研究含有模型不确定性且受未知外干扰的追踪航天器自主逼近空间中一自由翻滚目标的~6 自由度~(6DOF) 相对运动控制问题. 首先在追踪器本体系中建立了非线性耦合的~6DOF 相对运动模型, 并将其化为关于追踪器和目标器未知惯性参数和追踪器未知推力偏心距的参数化形式. 再基于该参数化模型设计了一种自适应非线性控制器, 其中利用基于投影的自适应算法保证了在线估计参数的有界性. 所设计的自适应控制器不仅显著减少了系统在线估计的参数数量, 且能保证~6DOF 闭环系统的位置和姿态误差收敛到原点的小邻域内. 仿真算例验证了所提出控制器的有效性.

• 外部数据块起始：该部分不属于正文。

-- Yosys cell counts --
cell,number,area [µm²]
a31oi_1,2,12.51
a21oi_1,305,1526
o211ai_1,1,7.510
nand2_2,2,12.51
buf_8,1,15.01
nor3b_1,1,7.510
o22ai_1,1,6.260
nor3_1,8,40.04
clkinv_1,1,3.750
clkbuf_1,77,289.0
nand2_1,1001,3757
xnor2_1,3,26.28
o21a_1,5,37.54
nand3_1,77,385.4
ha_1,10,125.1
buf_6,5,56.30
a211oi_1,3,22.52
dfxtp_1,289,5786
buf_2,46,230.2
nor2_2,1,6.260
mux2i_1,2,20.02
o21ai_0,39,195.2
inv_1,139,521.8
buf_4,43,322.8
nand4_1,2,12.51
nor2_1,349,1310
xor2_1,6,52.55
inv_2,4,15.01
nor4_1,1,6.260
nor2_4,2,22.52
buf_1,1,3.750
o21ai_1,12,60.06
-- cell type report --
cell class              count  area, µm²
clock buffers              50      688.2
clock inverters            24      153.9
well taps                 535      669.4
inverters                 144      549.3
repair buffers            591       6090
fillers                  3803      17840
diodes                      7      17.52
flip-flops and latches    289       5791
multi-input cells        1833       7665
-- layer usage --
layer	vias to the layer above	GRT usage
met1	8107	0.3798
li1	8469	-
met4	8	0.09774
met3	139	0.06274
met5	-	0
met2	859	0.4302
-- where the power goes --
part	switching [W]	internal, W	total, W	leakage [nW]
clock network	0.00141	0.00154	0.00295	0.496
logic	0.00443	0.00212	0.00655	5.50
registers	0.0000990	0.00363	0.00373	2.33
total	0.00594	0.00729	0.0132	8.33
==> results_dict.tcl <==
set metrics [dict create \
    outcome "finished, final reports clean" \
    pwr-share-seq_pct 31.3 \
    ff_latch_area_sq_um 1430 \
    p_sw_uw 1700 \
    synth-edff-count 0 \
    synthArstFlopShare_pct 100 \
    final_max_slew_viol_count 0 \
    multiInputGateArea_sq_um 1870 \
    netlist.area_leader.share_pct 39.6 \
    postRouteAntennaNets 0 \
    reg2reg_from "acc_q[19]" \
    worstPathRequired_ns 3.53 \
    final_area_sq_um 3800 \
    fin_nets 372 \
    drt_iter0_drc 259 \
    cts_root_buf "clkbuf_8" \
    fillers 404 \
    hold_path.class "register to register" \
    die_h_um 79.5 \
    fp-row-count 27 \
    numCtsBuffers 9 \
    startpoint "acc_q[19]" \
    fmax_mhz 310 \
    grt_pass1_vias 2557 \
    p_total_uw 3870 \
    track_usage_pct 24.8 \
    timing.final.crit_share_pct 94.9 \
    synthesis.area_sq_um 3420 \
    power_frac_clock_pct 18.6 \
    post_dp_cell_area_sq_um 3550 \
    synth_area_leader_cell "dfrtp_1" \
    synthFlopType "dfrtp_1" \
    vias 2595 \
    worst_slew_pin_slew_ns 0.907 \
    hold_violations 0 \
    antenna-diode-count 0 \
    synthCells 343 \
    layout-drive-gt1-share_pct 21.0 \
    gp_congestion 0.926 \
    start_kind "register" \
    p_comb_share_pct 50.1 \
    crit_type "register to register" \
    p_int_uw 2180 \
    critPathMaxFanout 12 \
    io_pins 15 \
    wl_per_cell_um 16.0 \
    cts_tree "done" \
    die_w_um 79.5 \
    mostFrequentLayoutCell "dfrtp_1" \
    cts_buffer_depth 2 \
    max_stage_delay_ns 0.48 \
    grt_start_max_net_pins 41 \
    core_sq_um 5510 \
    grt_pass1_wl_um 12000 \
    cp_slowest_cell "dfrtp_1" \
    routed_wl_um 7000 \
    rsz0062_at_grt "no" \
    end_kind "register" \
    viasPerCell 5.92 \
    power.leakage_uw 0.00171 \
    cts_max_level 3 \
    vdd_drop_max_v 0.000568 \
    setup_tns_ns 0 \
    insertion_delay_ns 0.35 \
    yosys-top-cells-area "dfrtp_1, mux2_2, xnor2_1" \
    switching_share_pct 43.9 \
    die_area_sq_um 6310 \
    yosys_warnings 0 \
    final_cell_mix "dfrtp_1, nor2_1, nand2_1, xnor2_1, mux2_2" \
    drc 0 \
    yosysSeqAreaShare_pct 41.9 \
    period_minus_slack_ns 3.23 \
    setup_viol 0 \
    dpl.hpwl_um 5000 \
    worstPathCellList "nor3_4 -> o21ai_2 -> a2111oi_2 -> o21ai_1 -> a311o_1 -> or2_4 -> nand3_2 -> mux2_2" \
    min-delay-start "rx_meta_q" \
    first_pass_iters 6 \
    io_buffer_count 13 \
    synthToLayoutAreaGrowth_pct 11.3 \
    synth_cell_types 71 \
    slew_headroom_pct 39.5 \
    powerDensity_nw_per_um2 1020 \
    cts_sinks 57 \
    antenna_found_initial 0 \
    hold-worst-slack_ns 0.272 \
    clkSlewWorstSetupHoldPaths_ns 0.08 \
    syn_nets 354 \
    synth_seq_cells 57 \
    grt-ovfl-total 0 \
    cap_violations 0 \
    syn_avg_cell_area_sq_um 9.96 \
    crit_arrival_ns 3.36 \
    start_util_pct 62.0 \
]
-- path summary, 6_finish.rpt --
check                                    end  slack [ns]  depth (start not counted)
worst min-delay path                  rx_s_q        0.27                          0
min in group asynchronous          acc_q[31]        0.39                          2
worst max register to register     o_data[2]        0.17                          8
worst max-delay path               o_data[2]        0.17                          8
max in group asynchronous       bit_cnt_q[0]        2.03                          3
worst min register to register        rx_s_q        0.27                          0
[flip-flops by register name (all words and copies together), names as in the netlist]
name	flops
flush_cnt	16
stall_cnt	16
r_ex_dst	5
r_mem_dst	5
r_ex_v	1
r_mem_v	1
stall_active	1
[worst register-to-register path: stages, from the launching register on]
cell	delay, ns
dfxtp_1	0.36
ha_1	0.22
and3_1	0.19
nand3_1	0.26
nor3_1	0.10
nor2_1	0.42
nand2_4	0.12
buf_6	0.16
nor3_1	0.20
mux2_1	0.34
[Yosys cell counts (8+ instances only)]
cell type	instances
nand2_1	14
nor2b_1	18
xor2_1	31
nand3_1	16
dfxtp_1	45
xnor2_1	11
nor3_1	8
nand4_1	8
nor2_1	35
### config.mk
export PLATFORM = sky130hd
export DESIGN_NAME = id_stage_pipe_flat
export DESIGN_NICKNAME = d
export VERILOG_FILES = /design/src/rtl/id_stage_pipe_if.sv /design/src/rtl/id_stage_pipe.sv /design/src/flat_wrapper.sv
export SDC_FILE = /design/constraint.sdc
export NUM_CORES = 1
export LEC_CHECK = 0
export ABC_CLOCK_PERIOD_IN_PS = 14300
export CAP_MARGIN = 30
export CORE_AREA = 2 2 220 157
export DETAILED_ROUTE_END_ITERATION = 10
export DIE_AREA = 0 0 222 159
export PLACE_DENSITY = 0.76
export SKIP_CTS_REPAIR_TIMING = 1
export SYNTH_ARGS = -nofsm -noshare
export SYNTH_HDL_FRONTEND = slang
export SYNTH_SLANG_ARGS = --single-unit
### constraint.sdc
create_clock -name clk -period 14.3 [get_ports clk]
set_input_delay 2.86 -clock clk [delete_from_list [all_inputs] [get_ports clk]]
set_output_delay 2.86 -clock clk [all_outputs]
set_load 0.05 [all_outputs]
### src/rtl/id_stage_pipe_if.sv
// ID stage bus: IF/ID inputs, writeback port, redirect and ID/EX outputs.
// Optional ID_PERF_CNT_EN adds the stall/bubble cycle counters.
interface id_stage_pipe_if #(
    parameter int DATA_W = 16,
    parameter int REG_AW = 4
);
    logic              if_valid;
    logic [15:0]       instruction;
    logic [DATA_W-1:0] pc;
    logic [2:0]        flag;
    logic              flush;
    logic              wb_regwrite;
    logic [REG_AW-1:0] wb_dst;
    logic [DATA_W-1:0] wb_data;
    logic              stall;
    logic              redirect;
    logic [DATA_W-1:0] new_pc;
    logic              ex_valid;
    logic [8:0]        ex_ctrl;
    logic [REG_AW-1:0] ex_src1;
    logic [REG_AW-1:0] ex_src2;
    logic [REG_AW-1:0] ex_dst;
    logic [DATA_W-1:0] ex_data1;
    logic [DATA_W-1:0] ex_data2;
    logic [DATA_W-1:0] ex_imm;
    logic              halted;
`ifdef ID_PERF_CNT_EN
    logic [15:0]       stall_cycles;
    logic [15:0]       bubble_cycles;

    modport master (
        output if_valid, instruction, pc, flag, flush,
        output wb_regwrite, wb_dst, wb_data,
        input  stall, redirect, new_pc,
        input  ex_valid, ex_ctrl, ex_src1, ex_src2, ex_dst,
        input  ex_data1, ex_data2, ex_imm, halted,
        input  stall_cycles, bubble_cycles
    );

    modport slave (
        input  if_valid, instruction, pc, flag, flush,
        input  wb_regwrite, wb_dst, wb_data,
        output stall, redirect, new_pc,
        output ex_valid, ex_ctrl, ex_src1, ex_src2, ex_dst,
        output ex_data1, ex_data2, ex_imm, halted,
        output stall_cycles, bubble_cycles
    );
`else
    modport master (
        output if_valid, instruction, pc, flag, flush,
        output wb_regwrite, wb_dst, wb_data,
        input  stall, redirect, new_pc,
        input  ex_valid, ex_ctrl, ex_src1, ex_src2, ex_dst,
        input  ex_data1, ex_data2, ex_imm, halted
    );

    modport slave (
        input  if_valid, instruction, pc, flag, flush,
        input  wb_regwrite, wb_dst, wb_data,
        output stall, redirect, new_pc,
        output ex_valid, ex_ctrl, ex_src1, ex_src2, ex_dst,
        output ex_data1, ex_data2, ex_imm, halted
    );
`endif
endinterface
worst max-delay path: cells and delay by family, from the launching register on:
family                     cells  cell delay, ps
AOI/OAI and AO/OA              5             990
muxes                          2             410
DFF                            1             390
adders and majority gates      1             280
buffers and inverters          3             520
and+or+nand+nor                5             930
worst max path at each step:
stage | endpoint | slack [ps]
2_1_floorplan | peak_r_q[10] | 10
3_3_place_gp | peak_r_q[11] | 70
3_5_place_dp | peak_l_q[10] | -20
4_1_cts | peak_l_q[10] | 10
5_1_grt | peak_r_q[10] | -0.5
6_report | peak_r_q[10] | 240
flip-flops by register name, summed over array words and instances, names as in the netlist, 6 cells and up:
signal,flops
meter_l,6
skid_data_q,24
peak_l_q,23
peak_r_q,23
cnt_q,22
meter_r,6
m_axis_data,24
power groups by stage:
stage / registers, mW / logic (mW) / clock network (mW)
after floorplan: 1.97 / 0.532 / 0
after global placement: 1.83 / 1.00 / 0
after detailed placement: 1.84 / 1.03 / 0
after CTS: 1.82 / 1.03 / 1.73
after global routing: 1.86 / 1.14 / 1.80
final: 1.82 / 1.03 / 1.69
<file path="config.mk">
export PLATFORM = sky130hd
export DESIGN_NAME = uart_tx_fifo
export DESIGN_NICKNAME = d
export VERILOG_FILES = /design/src/rtl/uart_tx_fifo_pkg.sv /design/src/rtl/uart_tx_fifo_sync_fifo.sv /design/src/rtl/uart_tx_fifo.sv
export SDC_FILE = /design/constraint.sdc
export NUM_CORES = 1
export LEC_CHECK = 0
export BUFFER_PORTS_ARGS = -buffer_cell sky130_fd_sc_hd__buf_4
export CAP_MARGIN = 5
export CORE_UTILIZATION = 40
export DETAILED_ROUTE_END_ITERATION = 8
export PLACE_DENSITY_LB_ADDON = 0.15
export SYNTH_ARGS = -nofsm -noshare
export SYNTH_HDL_FRONTEND = slang
export SYNTH_SLANG_ARGS = --single-unit
</file>
<file path="constraint.sdc">
create_clock -name clk -period 7.2 [get_ports clk]
set_clock_uncertainty 0.1 [all_clocks]
set_input_delay 0.72 -clock clk [delete_from_list [all_inputs] [get_ports clk]]
set_output_delay 0.72 -clock clk [all_outputs]
set_load 0.01 [all_outputs]
</file>
`src/rtl/hazard_controller.sv`:
```
// hazard_controller: pipeline stall / flush / bubble sequencing FSM.
// Optional perf counters are built when HAZARD_PERF_COUNTERS_EN is defined.
module hazard_controller (
  input  logic        Clock,
  input  logic        nReset,
  input  logic        brFlush,
  input  logic        brHold,
  input  logic        loadUse,
  input  logic        imemReady,
  input  logic        dmemReq,
  input  logic        dmemReady,
  output logic        enIF,
  output logic        enDEC,
  output logic        enEXE,
  output logic        enWB,
  output logic        bubbleDEC,
  output logic        bubbleEXE,
  output logic [1:0]  ctrlState
`ifdef HAZARD_PERF_COUNTERS_EN
  ,
  output logic [31:0] stallCount,
  output logic [31:0] flushCount
`endif
);

  typedef enum logic [1:0] {
    RUN        = 2'd0,
    FLUSH      = 2'd1,
    LOAD_STALL = 2'd2,
    MEM_WAIT   = 2'd3
  } state_e;

  state_e state_q, state_d;
  logic   pend_q, pend_d;
  logic   memWait;
  logic   doFlush;

  assign memWait = dmemReq && !dmemReady;
  assign doFlush = brFlush || pend_q;

  // State and deferred-flush registers
  always_ff @(posedge Clock or negedge nReset) begin
    if (!nReset) begin
      state_q <= RUN;
      pend_q  <= 1'b0;
    end else begin
      state_q <= state_d;
      pend_q  <= pend_d;
    end
  end

  // Next state: strict request priority while running
  always_comb begin
    state_d = state_q;
    pend_d  = pend_q;
    unique case (state_q)
      RUN: begin
        if (memWait) begin
          state_d = MEM_WAIT;
        end else if (doFlush) begin
          state_d = FLUSH;
          pend_d  = 1'b0;
        end else if (loadUse) begin
          state_d = LOAD_STALL;
        end else begin
          state_d = RUN;
        end
      end
      FLUSH: state_d = RUN;
      LOAD_STALL: begin
        if (doFlush) begin
          state_d = FLUSH;
          pend_d  = 1'b0;
        end else begin
          state_d = RUN;
        end
      end
      MEM_WAIT: begin
        if (brFlush) pend_d = 1'b1;
        if (dmemReady) state_d = RUN;
      end
      default: state_d = RUN;
    endcase
  end

  // Outputs: enables and bubbles from state and requests, reset wins
  always_comb begin
    enIF      = 1'b1;
    enDEC     = 1'b1;
    enEXE     = 1'b1;
    enWB      = 1'b1;
    bubbleDEC = 1'b0;
    bubbleEXE = 1'b0;
    unique case (state_q)
      RUN: begin
        if (memWait) begin
          enIF  = 1'b0;
          enDEC = 1'b0;
          enEXE = 1'b0;
          enWB  = 1'b0;
        end else if (doFlush) begin
          bubbleDEC = 1'b1;
          bubbleEXE = 1'b1;
        end else if (loadUse) begin
          enIF      = 1'b0;
          enDEC     = 1'b0;
          bubbleEXE = 1'b1;
        end else if (brHold || !imemReady) begin
          enIF      = 1'b0;
          bubbleDEC = 1'b1;
        end
      end
      FLUSH: begin
        enIF      = imemReady;
        bubbleDEC = !imemReady;
        bubbleEXE = 1'b1;
      end
      LOAD_STALL: begin
        if (doFlush) begin
          bubbleDEC = 1'b1;
          bubbleEXE = 1'b1;
        end
      end
      MEM_WAIT: begin
        if (!dmemReady) begin
          enIF  = 1'b0;
          enDEC = 1'b0;
          enEXE = 1'b0;
          enWB  = 1'b0;
        end
      end
      default: ;
    endcase
    if (!nReset) begin
      enIF      = 1'b0;
      enDEC     = 1'b0;
      enEXE     = 1'b0;
      enWB      = 1'b0;
      bubbleDEC = 1'b1;
      bubbleEXE = 1'b1;
    end
  end

  assign ctrlState = state_q;

`ifdef HAZARD_PERF_COUNTERS_EN
  logic [31:0] stall_q, stall_d;
  logic [31:0] flush_q, flush_d;
  logic        flushEntry;

  assign flushEntry = (state_d == FLUSH) && (state_q != FLUSH);

  // Saturating counter next values
  always_comb begin
    stall_d = stall_q;
    flush_d = flush_q;
    if (!enIF && (stall_q != 32'hFFFF_FFFF)) stall_d = stall_q + 32'd1;
    if (flushEntry && (flush_q != 32'hFFFF_FFFF)) flush_d = flush_q + 32'd1;
  end

  // Counter registers
  always_ff @(posedge Clock or negedge nReset) begin
    if (!nReset) begin
      stall_q <= '0;
      flush_q <= '0;
    end else begin
      stall_q <= stall_d;
      flush_q <= flush_d;
    end
  end

  assign stallCount = stall_q;
  assign flushCount = flush_q;
`endif

endmodule
```
`config.mk`:
```
export PLATFORM = sky130hd
export DESIGN_NAME = hazard_controller
export DESIGN_NICKNAME = d
export VERILOG_FILES = /design/src/rtl/hazard_controller.sv
export SDC_FILE = /design/constraint.sdc
export NUM_CORES = 1
export LEC_CHECK = 0
export BUFFER_PORTS_ARGS = -buffer_cell sky130_fd_sc_hd__buf_2
export CORE_AREA = 2 2 39 41
export DETAILED_ROUTE_END_ITERATION = 7
export DIE_AREA = 0 0 41 43
export PLACE_DENSITY = 0.63
export REMOVE_ABC_BUFFERS = 1
export SETUP_SLACK_MARGIN = 0.05
export SYNTH_ARGS = -nofsm -noshare
export SYNTH_HDL_FRONTEND = slang
export SYNTH_SLANG_ARGS = --single-unit
export TNS_END_PERCENT = 5
```
`constraint.sdc`:
```
create_clock -name Clock -period 1.4 [get_ports Clock]
set_input_delay 0.21 -clock Clock [delete_from_list [all_inputs] [get_ports Clock]]
set_output_delay 0.21 -clock Clock [all_outputs]
set_load 0.02 [all_outputs]
```
Yosys cells after proc, flatten, opt, wreduce, memory -nomap -nowiden
Index checks and enable logic that the tools add are counted.
{"block": "word_totals", "register_bits": 3, "latch_bits": 0, "ramBits": 0, "rom_bits": 0, "output_inout_bits": 8, "elab_cells": 53, "n_memories": 0}
{"block": "op_classes", "n_addsub": 0, "n_mul": 0, "n_div": 0, "n_lt_le_gt_ge": 0, "eq_ne": 6, "shift": 0, "mux": 37, "n_bitwise": 0, "reduce_logical": 8}
{"op": "2-to-1 mux 1 bit", "count": 26}
{"op": "one-hot mux 1 bit (3 select lines)", "count": 4}
{"op": "2-to-1 mux 2 bit", "count": 4}
{"op": "one-hot mux 2 bit (4 select lines)", "count": 1}
{"op": "inequality test 2 bit, second input constant", "count": 3}
{"op": "== test 2 bit, second input constant", "count": 2}
{"op": "one-hot mux 1 bit (2 select lines)", "count": 2}
{"op": "AND reduction 3 bit", "count": 1}
{"op": "nonzero test 3 bit", "count": 1}
{"op": "== test 2 x 1 -> 1 bit, second input constant", "count": 1}
{"op": "logical NOT 1 bit", "count": 2}
{"op": "logical NOT 2 bit", "count": 1}
{"op": "logical OR 1 bit", "count": 2}
{"op": "logical AND 1 bit", "count": 1}

Depth between registers and ports, before layout
{"block": "depth", "word_depth": 8, "depth_mapped": 6}

Worst setup path before layout
OpenSTA, ideal clock, no wires.
{"block": "synth_timing", "path_kind": "register to output", "from": "register state_q[1], in the netlist ctrlState[1]", "to": "output port enIF", "arrival_ps": 1644, "path_slack_ps": -454, "stages_incl_launch_ff": 6, "n_path_buf": 0, "cell_sequence": "dfrtp_1 inv_1 ha_1 and3_4 o21ai_0 a21boi_0"}
{"block": "synth_via", "elab_chain_cells": 3, "word_cells_on_any_way": 5, "cone_classes": "eq/ne (2); mux (2); reduce/logical (1)"}
{"element": "start: declaration", "line_no": "33", "rtl": "state_e state_q, state_d;"}
{"element": "start signal: assignment", "line_no": "47", "rtl": "state_q <= state_d;"}
{"element": "== test 2 bit, or another cell as far along", "line_no": "94", "rtl": "unique case (state_q)"}
{"element": "one-hot mux 1 bit (3 select lines) *", "line_no": "94"}
{"element": "2-to-1 mux 1 bit *", "line_no": "134", "rtl": "if (!nReset) begin"}
{"element": "end: declaration", "line_no": "12", "rtl": "output logic enIF,"}
Every way passes the cells marked *; elsewhere a longest branch is shown, timed or not.

Worst setup path in the final report
{"block": "layout_timing", "from": "register pend_q", "to": "output port bubbleDEC"}
{"block": "layout_via", "elab_chain_cells": 5, "word_cells_on_any_way": 6, "cone_classes": "mux (5); reduce/logical (1)"}
{"element": "start: declaration", "line_no": "34", "rtl": "logic pend_q, pend_d;"}
{"element": "start signal: assignment", "line_no": "48", "rtl": "pend_q <= pend_d;"}
{"element": "logical OR 1 bit *", "line_no": "39", "rtl": "assign doFlush = brFlush || pend_q;"}
{"element": "2-to-1 mux 1 bit", "line_no": "101", "rtl": "end else if (doFlush) begin"}
{"element": "2-to-1 mux 1 bit", "line_no": "96", "rtl": "if (memWait) begin"}
{"element": "one-hot mux 1 bit (3 select lines) *", "line_no": "94"}
{"element": "2-to-1 mux 1 bit *", "line_no": "134"}
{"element": "end: declaration", "line_no": "16", "rtl": "output logic bubbleDEC,"}
Marked as above.

==> results.sh <==
export IMPL_hold_slack_ps=329
export IMPL_placed_area_sq_um=543
export IMPL_cp_slowest_cell="or3b_1"
export IMPL_cap_violations=0
export IMPL_grt_overflow=0
export IMPL_die_w_um=41
export IMPL_outcome="finished with violations"
export IMPL_cts_setup_buffers=0
export IMPL_synth_area_sq_um=378
export IMPL_arrival_ps=1660
export IMPL_syn_to_final_growth_pct=64.6
export IMPL_fmax_mhz=534
export IMPL_wl_per_cell_um=11.4
export IMPL_htree_levels=1
export IMPL_cp_start_kind="flop"
export IMPL_cp_end_kind="output port"
export IMPL_synth_top_area_share_pct=19.9
export IMPL_avgSynthCellArea_sq_um=8.04
export IMPL_yosysTopAreaCell="dfrtp_1"
export IMPL_viasPerCell=4.93
export IMPL_critPathRequiredTime_ps=1190
export IMPL_switchingPower_w=0.000598
export IMPL_nNetsFinal=90
export IMPL_rows=14
export IMPL_p_leak_nw=0.298
export IMPL_cts_buffers=3
export IMPL_clock_path_buffers=2
export IMPL_coreArea_sq_um=1380
export IMPL_critPathMaxStageDelay_ps=370
export IMPL_grt_antenna_before_repair=0
export IMPL_internal_power_w=0.000715
export IMPL_setup_viol_count_final=6
export IMPL_final_hold_viol_count=0
export IMPL_drive_gt1_share_pct=53.9
export IMPL_regArea_sq_um=75.1
export IMPL_dp_hpwl_um=852
export IMPL_sw_frac_of_total_pct=45.5
export IMPL_criticalPathCategory="flop to output port"
export IMPL_dieArea_sq_um=1760
export IMPL_synth_area_leaders="dfrtp_1 20%, ha_1 17%, a21oi_1 5.3%, nor2b_1 5.0%, o21ai_0 4.0%"
export IMPL_io_pins=16
export IMPL_timing_final_max_slew_violations=0
export IMPL_first_pass_iters=4
export IMPL_ys_warn_count=0
export IMPL_hp_class="input pin to flop"
export IMPL_crit_path_max_fanout=3
export IMPL_diodes=0
export IMPL_final_min_clock_period_ps=1870
export IMPL_grt_pass1_wl_mm=1.61
export IMPL_grt_max_degree=9
export IMPL_routed_wl_mm=1.05
export IMPL_multi_input_area_sq_um=315
export IMPL_setup_slack_ps=-473
export IMPL_layout_cells_non_filler=92
export IMPL_drc=0
export IMPL_skew_ps=4.34
export IMPL_cts_tree="built"
export IMPL_ys_seq_area_share_pct=19.9
export IMPL_fp_dieH_um=43
export IMPL_route_vias_total=454
export IMPL_synth_seq_cells=3
export IMPL_start_util_pct=27.3
export IMPL_fillers=141
export IMPL_timing_setup_tns_ps=-2030
export IMPL_clk_latency_ps=230
export IMPL_p_per_area_nw_per_um2=2110
export IMPL_grt_usage_pct=13.3
export IMPL_root_buffer="clkbuf_4"
export IMPL_ys_types=28
export IMPL_clkTransAtPathRegs_ps=40
export IMPL_rsz0062_at_grt="true"
export IMPL_ant_nets=0
export IMPL_final_util_pct=44.9
export IMPL_max_slew_worst_pin_slew_ps=282
export IMPL_fin_area_sq_um=622
export IMPL_cts_sinks=3
export IMPL_violations="setup timing"
export IMPL_layout_commonest_cell="buf_2"
export IMPL_p_clk_share_pct=11.0
export IMPL_port_buffers=15
export IMPL_final_cell_mix="14 x buf_2, 12 x buf_4"
export IMPL_dp_cells=87
export IMPL_p_seq_share_pct=11.5
export IMPL_drtIter0Drc=10
export IMPL_period_share_pct=134
export IMPL_vdd_ir_drop_max_mv=0.787
export IMPL_relSlewSlack_pct=81.2
export IMPL_gp_congestion=0.757
export IMPL_syn_inst=47
export IMPL_power_frac_comb_pct=77.5
export IMPL_path_cells="or3b_1 -> and3_4 -> a222oi_1 -> o21ai_1 -> buf_4"
export IMPL_grt_pass1_vias=416
power groups by stage:
stage	clock network [W]	logic, W	registers [W]
finish	0.000144	0.00102	0.000151
global route	0.000161	0.00111	0.000159
CTS	0.000152	0.000976	0.000153
detailed placement	0	0.000904	0.000149
global placement	0	0.000898	0.000148
floorplan	0	0.000504	0.000204
final cells by class:
cell class	instances	share of cell area (%)
Multi-Input combinational cell	38	50.7
Timing Repair Buffer	27	27.4
Tap cell	16	3.22
Clock buffer	4	4.23
Inverter	4	2.41
Sequential cell	3	12.1
state kept, by name (all words and copies together) (netlist names):
signal / cells
ctrlState: 2
pend_q: 1
critical path: cells and delay by family (launching register included):
family / cells / cell delay, ps
AND/OR/NAND/NOR: 2 / 540
buffers and inverters: 1 / 160
AO/OA/AOI/OAI: 2 / 370
flip-flops: 1 / 360
cells in the mapped netlist, drive strengths merged:
library cell and n:
inv 4, a31oi 2, a211oi 1, a21boi 1, nor2 2, or2 1, o21ai 4, a21oi 4
o31a 1, ha 5, nor2b 3, or3b 1, dfrtp 3, a221oi 1, nand2b 1, a222oi 1
a22o 1, or3 1, and3 2, o31ai 1, o22ai 1, a21o 1, nand2 2, buf 2
nand3b 1
stage by stage:
stage | power (W) | setup WS (ps)
after global placement | 0.00105 | -259
after detailed placement | 0.00105 | -276
final | 0.00131 | -473
after floorplan | 0.000708 | -454
after CTS | 0.00128 | -522
after global routing | 0.00143 | -561
layer usage:
metal	vias to the layer above	part of all wire, %	global-route usage (%)
li1	232	-	-
met1	211	45	14.9
met2	11	50	23.1
met3	0	5.5	4.71
met4	0	0	2.00
met5	-	0	0
path summary, 6_finish.rpt:
| check | end | cells after the start | start | slack [ps] |
|---|---|---|---|---|
| setup / recovery | bubbleDEC | 5 | pend_q | -470 |
| hold / removal | pend_q | 3 | dmemReq | 330 |
| setup reg to reg | ctrlState[0] | 6 | ctrlState[0] | 110 |
| hold reg to reg | pend_q | 3 | pend_q | 650 |
| max in group asynchronous | ctrlState[1] | 2 | nReset | 840 |
| min in group asynchronous | pend_q | 2 | nReset | 400 |
cell families (layout without fill, tap and decap cells):
family                   Yosys count  after routing  synth area share [%]
AO/OA/AOI/OAI                     19             19                  33.1
AND/OR/NAND/NOR                   14             14                  23.2
flip-flops                         3              3                  19.9
adder cells (fa/ha/maj)            5              5                  16.6
buffers and inverters              6             35                  7.28
what timing repair did:
item	4_1_cts	5_1_grt
endpoints found under the setup margin	7	8
pin swaps	5	2
hold endpoints to repair	3	0
hold buffers	1	0
resized for setup	12	2
(Power assumes the default switching activity.)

Six degrees-of-freedom (6DOF) relative motion control is investigated for a chaser spacecraft with modeling uncertainties and unknown external disturbances to approach a tumbling space target. First, a nonlinear and coupled 6DOF relative motion model is expressed in the chaser body-fixed frame and formulated as a parameterized form about unknown inertia parameters of the two spacecrafts and unknown thrust misalignment of the chaser. Then, based on the parameterized model, an adaptive nonlinear controller is designed, where the unknown parameters are estimated online with a projection-based adaptive algorithm such that its boundedness can be guaranteed. By the use of the proposed adaptive controller, the amount of estimated parameters is reduced significantly, and position and attitude errors of the 6DOF closed-loop system converge to a small neighborhood of the origin. Simulation example shows the effectiveness of the proposed controller.